Work instructions =>
Scan the records for the string "results" and copy every line that holds it.

Stored data:
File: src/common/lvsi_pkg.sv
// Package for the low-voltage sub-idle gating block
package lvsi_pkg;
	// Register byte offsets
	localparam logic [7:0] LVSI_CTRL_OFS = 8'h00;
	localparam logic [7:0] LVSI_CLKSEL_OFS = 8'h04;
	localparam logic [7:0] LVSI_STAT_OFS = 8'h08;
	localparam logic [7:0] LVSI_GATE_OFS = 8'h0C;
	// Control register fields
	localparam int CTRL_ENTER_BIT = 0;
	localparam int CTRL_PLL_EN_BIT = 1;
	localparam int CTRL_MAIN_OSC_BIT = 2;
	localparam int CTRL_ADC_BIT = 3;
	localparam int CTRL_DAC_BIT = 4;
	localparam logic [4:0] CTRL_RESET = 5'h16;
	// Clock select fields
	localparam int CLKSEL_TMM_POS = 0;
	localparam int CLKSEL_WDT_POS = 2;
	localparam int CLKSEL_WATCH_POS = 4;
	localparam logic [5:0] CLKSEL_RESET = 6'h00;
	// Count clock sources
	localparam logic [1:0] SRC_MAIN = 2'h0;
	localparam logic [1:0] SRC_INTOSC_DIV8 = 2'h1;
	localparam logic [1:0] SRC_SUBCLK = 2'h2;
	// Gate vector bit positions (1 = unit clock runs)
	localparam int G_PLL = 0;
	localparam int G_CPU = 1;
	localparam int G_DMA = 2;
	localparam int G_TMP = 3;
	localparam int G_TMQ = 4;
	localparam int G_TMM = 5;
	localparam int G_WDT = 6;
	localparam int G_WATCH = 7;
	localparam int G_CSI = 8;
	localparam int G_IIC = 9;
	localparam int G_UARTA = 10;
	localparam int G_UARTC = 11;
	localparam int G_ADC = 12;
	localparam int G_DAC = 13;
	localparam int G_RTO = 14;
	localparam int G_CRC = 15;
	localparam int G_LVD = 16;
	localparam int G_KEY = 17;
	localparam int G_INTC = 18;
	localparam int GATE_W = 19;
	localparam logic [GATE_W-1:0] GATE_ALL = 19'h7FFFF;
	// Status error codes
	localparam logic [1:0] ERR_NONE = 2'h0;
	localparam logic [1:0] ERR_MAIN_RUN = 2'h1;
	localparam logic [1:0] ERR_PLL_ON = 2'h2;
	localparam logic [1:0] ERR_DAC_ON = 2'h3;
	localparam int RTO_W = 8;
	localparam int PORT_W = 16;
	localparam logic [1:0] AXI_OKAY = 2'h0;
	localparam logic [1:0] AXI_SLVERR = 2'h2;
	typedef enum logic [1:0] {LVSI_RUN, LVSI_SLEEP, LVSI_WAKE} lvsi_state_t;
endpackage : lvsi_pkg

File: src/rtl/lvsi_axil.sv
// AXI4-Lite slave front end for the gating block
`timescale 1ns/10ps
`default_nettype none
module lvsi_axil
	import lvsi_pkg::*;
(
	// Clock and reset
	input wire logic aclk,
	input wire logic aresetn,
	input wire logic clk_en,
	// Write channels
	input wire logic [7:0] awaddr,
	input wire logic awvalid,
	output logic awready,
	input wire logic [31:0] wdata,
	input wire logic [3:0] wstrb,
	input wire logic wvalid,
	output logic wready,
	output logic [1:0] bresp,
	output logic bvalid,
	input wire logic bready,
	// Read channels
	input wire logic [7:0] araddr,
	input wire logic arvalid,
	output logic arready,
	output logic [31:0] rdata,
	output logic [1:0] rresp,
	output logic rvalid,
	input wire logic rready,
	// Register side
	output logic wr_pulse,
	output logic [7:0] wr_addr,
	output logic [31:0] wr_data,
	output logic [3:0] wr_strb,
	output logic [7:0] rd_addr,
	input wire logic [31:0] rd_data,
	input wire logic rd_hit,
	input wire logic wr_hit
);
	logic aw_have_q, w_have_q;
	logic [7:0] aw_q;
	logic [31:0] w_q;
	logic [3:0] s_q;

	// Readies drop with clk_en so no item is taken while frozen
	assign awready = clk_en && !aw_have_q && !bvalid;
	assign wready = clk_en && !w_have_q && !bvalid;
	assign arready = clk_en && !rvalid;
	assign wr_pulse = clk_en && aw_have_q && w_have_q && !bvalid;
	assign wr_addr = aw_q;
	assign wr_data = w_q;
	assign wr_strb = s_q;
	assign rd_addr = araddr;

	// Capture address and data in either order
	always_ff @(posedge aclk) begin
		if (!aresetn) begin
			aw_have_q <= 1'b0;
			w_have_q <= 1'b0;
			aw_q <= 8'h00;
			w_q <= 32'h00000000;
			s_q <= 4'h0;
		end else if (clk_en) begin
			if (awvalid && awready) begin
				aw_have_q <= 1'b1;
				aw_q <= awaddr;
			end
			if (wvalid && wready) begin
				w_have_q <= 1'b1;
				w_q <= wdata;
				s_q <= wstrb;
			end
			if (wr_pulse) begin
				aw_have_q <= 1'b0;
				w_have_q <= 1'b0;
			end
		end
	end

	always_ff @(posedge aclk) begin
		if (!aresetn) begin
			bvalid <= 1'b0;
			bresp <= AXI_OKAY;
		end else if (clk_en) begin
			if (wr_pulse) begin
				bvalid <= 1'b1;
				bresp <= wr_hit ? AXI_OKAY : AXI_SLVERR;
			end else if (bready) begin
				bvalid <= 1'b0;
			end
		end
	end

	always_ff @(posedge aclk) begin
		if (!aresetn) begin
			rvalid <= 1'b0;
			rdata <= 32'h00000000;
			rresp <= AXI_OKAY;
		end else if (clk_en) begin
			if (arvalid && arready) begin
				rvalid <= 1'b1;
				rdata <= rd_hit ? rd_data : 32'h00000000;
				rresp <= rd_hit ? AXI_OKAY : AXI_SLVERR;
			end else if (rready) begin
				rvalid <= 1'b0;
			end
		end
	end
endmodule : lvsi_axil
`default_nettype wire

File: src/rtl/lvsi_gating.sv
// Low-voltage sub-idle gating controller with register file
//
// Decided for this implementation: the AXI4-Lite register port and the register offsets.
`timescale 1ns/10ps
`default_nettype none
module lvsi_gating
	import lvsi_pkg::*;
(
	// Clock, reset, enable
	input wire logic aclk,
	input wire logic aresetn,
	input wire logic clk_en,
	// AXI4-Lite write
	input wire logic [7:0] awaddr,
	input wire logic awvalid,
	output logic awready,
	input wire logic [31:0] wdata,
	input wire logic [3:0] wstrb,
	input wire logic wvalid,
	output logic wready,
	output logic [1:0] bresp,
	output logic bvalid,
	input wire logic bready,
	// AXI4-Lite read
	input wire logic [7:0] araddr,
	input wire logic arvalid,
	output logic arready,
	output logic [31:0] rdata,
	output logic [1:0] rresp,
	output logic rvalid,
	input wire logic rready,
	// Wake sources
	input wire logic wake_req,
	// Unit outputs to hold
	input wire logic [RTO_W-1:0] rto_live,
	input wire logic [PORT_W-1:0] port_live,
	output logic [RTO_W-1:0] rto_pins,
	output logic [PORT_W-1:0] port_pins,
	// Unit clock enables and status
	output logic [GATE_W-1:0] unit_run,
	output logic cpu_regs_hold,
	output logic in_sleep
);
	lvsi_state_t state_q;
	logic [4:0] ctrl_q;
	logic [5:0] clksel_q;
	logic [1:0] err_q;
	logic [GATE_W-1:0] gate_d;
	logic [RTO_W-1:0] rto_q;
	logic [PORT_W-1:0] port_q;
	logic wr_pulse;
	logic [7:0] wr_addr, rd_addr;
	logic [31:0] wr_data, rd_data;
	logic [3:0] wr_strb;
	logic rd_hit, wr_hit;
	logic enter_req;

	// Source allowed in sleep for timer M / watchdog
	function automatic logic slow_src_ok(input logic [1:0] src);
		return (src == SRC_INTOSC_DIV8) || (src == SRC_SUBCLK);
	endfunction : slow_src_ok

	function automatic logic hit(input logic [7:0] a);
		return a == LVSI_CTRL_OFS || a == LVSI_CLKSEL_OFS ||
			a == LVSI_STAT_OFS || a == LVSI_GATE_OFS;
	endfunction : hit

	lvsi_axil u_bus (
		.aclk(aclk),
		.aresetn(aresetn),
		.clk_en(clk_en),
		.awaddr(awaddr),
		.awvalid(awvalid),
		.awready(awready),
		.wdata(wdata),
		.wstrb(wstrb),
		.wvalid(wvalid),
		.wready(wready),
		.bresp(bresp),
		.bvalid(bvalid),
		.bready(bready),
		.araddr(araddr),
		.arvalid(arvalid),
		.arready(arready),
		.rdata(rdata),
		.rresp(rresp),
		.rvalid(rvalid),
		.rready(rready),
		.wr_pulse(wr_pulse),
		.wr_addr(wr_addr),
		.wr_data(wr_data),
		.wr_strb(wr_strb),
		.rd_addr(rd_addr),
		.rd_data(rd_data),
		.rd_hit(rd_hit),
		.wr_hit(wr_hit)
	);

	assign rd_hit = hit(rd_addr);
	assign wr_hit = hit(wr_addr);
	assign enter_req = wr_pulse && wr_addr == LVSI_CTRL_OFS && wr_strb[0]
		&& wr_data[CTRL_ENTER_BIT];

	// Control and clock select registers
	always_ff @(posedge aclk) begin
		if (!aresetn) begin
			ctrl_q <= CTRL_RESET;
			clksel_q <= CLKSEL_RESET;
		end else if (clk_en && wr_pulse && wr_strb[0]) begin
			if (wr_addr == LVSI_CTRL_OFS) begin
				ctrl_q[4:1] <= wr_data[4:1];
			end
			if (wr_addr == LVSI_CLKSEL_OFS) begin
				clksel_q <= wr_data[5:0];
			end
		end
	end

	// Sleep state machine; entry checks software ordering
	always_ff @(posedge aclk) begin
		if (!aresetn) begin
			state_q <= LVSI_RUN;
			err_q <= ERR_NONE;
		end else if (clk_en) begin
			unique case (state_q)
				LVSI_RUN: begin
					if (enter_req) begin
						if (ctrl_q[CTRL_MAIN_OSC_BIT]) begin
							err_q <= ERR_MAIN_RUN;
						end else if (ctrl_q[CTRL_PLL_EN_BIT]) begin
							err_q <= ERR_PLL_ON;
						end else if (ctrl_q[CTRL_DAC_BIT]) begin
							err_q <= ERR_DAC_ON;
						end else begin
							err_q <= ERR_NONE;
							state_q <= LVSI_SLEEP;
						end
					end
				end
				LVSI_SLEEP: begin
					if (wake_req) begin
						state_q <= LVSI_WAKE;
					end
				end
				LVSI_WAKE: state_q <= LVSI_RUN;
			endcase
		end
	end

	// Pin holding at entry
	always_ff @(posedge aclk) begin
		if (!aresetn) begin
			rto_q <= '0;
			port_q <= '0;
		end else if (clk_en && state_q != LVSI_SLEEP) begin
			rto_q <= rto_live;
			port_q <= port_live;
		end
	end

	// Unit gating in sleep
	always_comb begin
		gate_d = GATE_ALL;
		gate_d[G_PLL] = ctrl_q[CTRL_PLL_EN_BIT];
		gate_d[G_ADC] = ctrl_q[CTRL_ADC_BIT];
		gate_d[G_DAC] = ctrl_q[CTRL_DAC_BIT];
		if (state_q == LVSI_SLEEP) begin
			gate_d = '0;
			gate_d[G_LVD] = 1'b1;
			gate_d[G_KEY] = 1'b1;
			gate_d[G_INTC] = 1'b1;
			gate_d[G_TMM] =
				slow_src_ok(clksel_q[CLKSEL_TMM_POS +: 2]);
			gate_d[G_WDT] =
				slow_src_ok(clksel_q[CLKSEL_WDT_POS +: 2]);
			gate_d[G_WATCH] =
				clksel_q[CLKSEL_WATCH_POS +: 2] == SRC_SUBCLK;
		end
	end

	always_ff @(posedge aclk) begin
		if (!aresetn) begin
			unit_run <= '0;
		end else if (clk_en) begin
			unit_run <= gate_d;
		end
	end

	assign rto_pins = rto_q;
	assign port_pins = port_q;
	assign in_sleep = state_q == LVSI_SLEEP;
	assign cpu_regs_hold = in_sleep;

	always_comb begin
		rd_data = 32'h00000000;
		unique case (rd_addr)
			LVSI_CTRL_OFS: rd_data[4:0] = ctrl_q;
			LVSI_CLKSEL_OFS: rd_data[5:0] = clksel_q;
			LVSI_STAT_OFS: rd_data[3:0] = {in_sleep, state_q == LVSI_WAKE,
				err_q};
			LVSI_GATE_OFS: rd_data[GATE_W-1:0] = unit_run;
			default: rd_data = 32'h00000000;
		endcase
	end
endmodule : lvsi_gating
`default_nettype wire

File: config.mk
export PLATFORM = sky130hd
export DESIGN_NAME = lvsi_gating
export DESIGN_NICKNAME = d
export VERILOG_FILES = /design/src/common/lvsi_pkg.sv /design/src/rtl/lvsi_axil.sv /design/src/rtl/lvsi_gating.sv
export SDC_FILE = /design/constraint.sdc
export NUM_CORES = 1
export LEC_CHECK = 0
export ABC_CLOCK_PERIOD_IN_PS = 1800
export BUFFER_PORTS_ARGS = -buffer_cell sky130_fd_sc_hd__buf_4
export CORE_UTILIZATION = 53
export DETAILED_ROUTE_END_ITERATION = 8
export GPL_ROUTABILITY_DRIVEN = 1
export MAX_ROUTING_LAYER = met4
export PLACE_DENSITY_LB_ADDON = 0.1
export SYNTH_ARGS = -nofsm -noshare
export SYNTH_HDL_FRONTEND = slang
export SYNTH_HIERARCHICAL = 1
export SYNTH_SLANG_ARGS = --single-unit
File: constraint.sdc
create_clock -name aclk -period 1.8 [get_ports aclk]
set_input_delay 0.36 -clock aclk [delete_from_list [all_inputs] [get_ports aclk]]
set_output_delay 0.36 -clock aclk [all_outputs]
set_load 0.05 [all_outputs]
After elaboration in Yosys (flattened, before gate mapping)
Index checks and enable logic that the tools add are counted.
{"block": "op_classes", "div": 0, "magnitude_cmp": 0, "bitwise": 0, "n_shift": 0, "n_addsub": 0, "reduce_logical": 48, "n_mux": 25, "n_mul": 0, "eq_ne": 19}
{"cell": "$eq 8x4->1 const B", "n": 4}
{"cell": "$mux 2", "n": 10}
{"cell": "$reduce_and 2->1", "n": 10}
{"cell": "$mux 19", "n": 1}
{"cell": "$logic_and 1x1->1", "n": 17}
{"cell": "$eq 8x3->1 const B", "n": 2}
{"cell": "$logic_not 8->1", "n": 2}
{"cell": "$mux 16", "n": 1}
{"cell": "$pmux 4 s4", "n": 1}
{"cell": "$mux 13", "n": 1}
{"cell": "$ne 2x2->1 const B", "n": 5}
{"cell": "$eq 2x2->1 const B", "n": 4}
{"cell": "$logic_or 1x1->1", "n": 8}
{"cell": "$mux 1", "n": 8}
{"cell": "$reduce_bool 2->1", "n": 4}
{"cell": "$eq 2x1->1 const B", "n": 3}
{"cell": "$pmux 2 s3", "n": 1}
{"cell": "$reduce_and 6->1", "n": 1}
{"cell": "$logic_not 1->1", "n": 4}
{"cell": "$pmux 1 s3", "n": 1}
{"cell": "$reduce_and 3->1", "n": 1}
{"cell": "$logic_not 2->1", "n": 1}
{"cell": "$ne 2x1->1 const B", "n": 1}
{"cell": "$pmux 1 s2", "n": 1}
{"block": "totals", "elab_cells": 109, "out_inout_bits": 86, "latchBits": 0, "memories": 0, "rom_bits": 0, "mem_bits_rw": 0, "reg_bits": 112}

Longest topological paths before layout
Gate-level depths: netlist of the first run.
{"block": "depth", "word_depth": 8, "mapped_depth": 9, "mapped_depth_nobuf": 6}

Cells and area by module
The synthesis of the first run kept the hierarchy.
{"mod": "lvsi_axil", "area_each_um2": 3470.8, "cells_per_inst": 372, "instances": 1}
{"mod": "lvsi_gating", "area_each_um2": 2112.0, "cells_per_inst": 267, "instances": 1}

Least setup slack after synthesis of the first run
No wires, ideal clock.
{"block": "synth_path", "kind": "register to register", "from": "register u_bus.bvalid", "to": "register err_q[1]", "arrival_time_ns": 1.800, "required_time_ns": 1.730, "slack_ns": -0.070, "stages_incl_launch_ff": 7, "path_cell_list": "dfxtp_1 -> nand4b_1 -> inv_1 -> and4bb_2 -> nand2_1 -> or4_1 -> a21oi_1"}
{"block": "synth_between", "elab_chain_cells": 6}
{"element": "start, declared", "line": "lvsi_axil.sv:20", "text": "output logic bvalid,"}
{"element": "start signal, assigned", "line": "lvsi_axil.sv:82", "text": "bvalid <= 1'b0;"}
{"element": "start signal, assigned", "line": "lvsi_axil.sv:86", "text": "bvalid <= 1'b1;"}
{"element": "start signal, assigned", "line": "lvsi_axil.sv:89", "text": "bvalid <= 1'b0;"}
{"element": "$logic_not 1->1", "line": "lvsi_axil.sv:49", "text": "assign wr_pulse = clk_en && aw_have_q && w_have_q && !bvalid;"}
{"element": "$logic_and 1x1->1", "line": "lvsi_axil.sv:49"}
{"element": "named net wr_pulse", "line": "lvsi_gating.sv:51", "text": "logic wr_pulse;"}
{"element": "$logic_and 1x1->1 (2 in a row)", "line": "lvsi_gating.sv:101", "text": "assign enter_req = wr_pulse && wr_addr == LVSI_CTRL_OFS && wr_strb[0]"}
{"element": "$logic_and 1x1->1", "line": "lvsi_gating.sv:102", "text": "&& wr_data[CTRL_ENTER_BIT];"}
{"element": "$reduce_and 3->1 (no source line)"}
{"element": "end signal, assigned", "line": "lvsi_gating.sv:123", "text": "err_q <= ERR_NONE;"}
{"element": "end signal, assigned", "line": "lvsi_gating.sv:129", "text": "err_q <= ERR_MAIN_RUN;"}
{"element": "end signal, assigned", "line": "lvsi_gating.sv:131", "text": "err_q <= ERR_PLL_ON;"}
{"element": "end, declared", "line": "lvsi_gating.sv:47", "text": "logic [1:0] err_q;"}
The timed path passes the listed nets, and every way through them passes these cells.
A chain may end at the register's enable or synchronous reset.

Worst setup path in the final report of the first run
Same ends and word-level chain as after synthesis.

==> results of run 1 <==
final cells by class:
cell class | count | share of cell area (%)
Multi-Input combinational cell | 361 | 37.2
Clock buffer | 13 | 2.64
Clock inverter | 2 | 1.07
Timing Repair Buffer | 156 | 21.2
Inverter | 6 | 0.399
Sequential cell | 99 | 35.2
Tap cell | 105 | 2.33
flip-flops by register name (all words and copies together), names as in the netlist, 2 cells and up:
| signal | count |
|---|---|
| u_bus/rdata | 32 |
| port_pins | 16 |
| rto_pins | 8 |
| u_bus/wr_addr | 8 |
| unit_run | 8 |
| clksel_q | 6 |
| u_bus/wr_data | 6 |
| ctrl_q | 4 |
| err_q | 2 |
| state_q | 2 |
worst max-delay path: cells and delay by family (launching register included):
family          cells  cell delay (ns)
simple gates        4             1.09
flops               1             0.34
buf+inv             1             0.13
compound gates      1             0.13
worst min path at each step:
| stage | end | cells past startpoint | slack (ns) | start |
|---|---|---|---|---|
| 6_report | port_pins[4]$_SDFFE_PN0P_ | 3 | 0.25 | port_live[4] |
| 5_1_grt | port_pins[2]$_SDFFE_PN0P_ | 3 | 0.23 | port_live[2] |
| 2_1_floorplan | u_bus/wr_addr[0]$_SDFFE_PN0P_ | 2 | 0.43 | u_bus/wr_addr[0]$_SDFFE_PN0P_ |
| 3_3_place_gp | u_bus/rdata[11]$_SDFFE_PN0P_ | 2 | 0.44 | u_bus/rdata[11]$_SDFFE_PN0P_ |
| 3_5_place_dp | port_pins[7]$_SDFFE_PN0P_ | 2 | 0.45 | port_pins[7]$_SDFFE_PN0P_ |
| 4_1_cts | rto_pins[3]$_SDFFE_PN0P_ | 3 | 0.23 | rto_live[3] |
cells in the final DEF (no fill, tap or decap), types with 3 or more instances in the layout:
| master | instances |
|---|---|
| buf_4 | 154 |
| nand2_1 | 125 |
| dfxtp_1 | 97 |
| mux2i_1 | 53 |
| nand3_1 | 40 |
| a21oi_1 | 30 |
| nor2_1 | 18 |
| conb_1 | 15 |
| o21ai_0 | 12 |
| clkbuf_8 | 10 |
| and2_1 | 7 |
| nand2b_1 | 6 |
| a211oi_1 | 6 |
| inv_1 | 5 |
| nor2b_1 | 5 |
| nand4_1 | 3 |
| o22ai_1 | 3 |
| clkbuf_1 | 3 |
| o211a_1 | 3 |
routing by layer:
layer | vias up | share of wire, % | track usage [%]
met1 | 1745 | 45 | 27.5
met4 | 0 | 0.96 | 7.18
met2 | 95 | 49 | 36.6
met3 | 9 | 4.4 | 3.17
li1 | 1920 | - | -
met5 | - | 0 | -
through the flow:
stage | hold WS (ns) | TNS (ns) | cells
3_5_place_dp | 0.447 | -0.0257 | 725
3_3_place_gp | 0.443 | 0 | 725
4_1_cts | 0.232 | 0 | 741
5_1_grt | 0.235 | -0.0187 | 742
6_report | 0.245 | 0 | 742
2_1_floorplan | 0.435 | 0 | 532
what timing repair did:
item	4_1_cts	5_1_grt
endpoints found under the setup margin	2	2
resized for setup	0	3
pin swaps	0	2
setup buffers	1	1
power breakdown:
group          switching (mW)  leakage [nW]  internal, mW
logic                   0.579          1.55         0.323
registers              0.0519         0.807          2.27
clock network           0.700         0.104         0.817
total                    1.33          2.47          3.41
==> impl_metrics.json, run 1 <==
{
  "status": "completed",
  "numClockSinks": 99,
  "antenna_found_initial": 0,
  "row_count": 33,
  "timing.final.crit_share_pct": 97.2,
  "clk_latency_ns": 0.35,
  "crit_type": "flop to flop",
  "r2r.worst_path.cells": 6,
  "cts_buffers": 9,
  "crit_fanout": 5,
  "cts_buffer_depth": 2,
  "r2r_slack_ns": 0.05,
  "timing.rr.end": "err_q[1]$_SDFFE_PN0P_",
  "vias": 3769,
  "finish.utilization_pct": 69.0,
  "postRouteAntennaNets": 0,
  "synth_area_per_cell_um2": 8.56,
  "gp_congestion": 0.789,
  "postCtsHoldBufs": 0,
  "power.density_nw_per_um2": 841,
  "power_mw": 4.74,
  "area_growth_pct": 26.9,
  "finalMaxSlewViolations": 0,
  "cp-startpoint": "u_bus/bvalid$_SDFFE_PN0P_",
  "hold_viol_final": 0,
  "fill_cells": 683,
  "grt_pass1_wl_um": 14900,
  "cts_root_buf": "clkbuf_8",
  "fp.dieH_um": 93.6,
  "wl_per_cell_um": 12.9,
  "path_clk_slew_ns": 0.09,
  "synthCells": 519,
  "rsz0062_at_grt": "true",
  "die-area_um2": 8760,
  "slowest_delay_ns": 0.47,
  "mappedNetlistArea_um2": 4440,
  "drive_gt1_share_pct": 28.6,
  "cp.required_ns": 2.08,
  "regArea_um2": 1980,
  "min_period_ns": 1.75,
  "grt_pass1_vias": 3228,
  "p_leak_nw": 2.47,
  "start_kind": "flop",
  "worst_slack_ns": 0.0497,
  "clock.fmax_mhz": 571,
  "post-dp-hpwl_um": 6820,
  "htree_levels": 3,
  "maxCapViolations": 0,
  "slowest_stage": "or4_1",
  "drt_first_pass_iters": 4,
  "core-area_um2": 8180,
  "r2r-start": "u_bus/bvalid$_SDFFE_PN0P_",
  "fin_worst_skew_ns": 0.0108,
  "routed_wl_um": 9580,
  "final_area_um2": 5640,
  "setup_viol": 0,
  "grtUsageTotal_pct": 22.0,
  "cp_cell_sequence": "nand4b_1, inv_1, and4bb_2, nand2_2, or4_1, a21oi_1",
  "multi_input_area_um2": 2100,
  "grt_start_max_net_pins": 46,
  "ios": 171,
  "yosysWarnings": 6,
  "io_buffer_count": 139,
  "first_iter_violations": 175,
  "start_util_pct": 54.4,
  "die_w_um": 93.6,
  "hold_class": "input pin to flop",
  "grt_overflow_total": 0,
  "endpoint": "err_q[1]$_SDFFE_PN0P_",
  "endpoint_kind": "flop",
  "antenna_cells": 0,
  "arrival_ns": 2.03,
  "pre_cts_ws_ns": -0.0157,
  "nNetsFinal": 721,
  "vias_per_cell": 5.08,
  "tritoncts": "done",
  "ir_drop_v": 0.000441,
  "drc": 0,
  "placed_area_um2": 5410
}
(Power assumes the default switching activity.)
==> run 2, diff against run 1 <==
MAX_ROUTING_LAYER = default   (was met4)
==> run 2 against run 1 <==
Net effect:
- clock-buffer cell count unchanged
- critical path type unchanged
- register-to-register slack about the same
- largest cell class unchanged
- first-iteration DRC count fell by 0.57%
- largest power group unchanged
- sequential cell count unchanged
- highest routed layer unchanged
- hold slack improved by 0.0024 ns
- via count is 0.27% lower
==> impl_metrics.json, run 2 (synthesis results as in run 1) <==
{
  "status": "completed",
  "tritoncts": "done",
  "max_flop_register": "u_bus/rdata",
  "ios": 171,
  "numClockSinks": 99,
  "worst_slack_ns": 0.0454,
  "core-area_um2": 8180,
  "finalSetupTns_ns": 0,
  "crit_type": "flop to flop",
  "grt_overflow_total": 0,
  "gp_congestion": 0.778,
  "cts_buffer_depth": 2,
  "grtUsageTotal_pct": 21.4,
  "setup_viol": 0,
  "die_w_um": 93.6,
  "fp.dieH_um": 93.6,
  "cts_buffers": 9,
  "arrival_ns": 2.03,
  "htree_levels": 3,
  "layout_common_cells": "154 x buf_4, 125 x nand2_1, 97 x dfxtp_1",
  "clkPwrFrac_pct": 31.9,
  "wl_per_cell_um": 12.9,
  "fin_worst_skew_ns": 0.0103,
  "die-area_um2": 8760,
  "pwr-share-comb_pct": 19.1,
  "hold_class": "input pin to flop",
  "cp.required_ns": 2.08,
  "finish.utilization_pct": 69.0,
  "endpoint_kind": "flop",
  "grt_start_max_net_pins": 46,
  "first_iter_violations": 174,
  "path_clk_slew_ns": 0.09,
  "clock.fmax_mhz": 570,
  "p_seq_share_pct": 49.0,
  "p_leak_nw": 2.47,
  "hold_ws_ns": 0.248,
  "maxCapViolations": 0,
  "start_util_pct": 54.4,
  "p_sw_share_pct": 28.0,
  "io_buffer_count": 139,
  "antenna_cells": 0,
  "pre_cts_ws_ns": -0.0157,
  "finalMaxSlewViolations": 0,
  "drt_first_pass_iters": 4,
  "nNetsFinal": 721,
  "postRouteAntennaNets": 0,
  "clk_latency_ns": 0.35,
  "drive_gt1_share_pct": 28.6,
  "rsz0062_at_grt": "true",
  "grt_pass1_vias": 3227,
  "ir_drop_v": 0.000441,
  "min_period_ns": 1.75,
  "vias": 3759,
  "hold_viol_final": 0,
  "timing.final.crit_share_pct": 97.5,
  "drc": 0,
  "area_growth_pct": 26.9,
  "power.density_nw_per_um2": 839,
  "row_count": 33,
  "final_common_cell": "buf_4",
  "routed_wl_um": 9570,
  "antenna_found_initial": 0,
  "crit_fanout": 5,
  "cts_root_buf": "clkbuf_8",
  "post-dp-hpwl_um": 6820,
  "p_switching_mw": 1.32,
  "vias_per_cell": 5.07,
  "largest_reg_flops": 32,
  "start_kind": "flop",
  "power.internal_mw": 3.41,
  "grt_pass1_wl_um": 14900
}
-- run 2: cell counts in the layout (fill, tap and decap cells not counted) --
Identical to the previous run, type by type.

Response to this exercise =>
==> results of run 1 <==
==> impl_metrics.json, run 2 (synthesis results as in run 1) <==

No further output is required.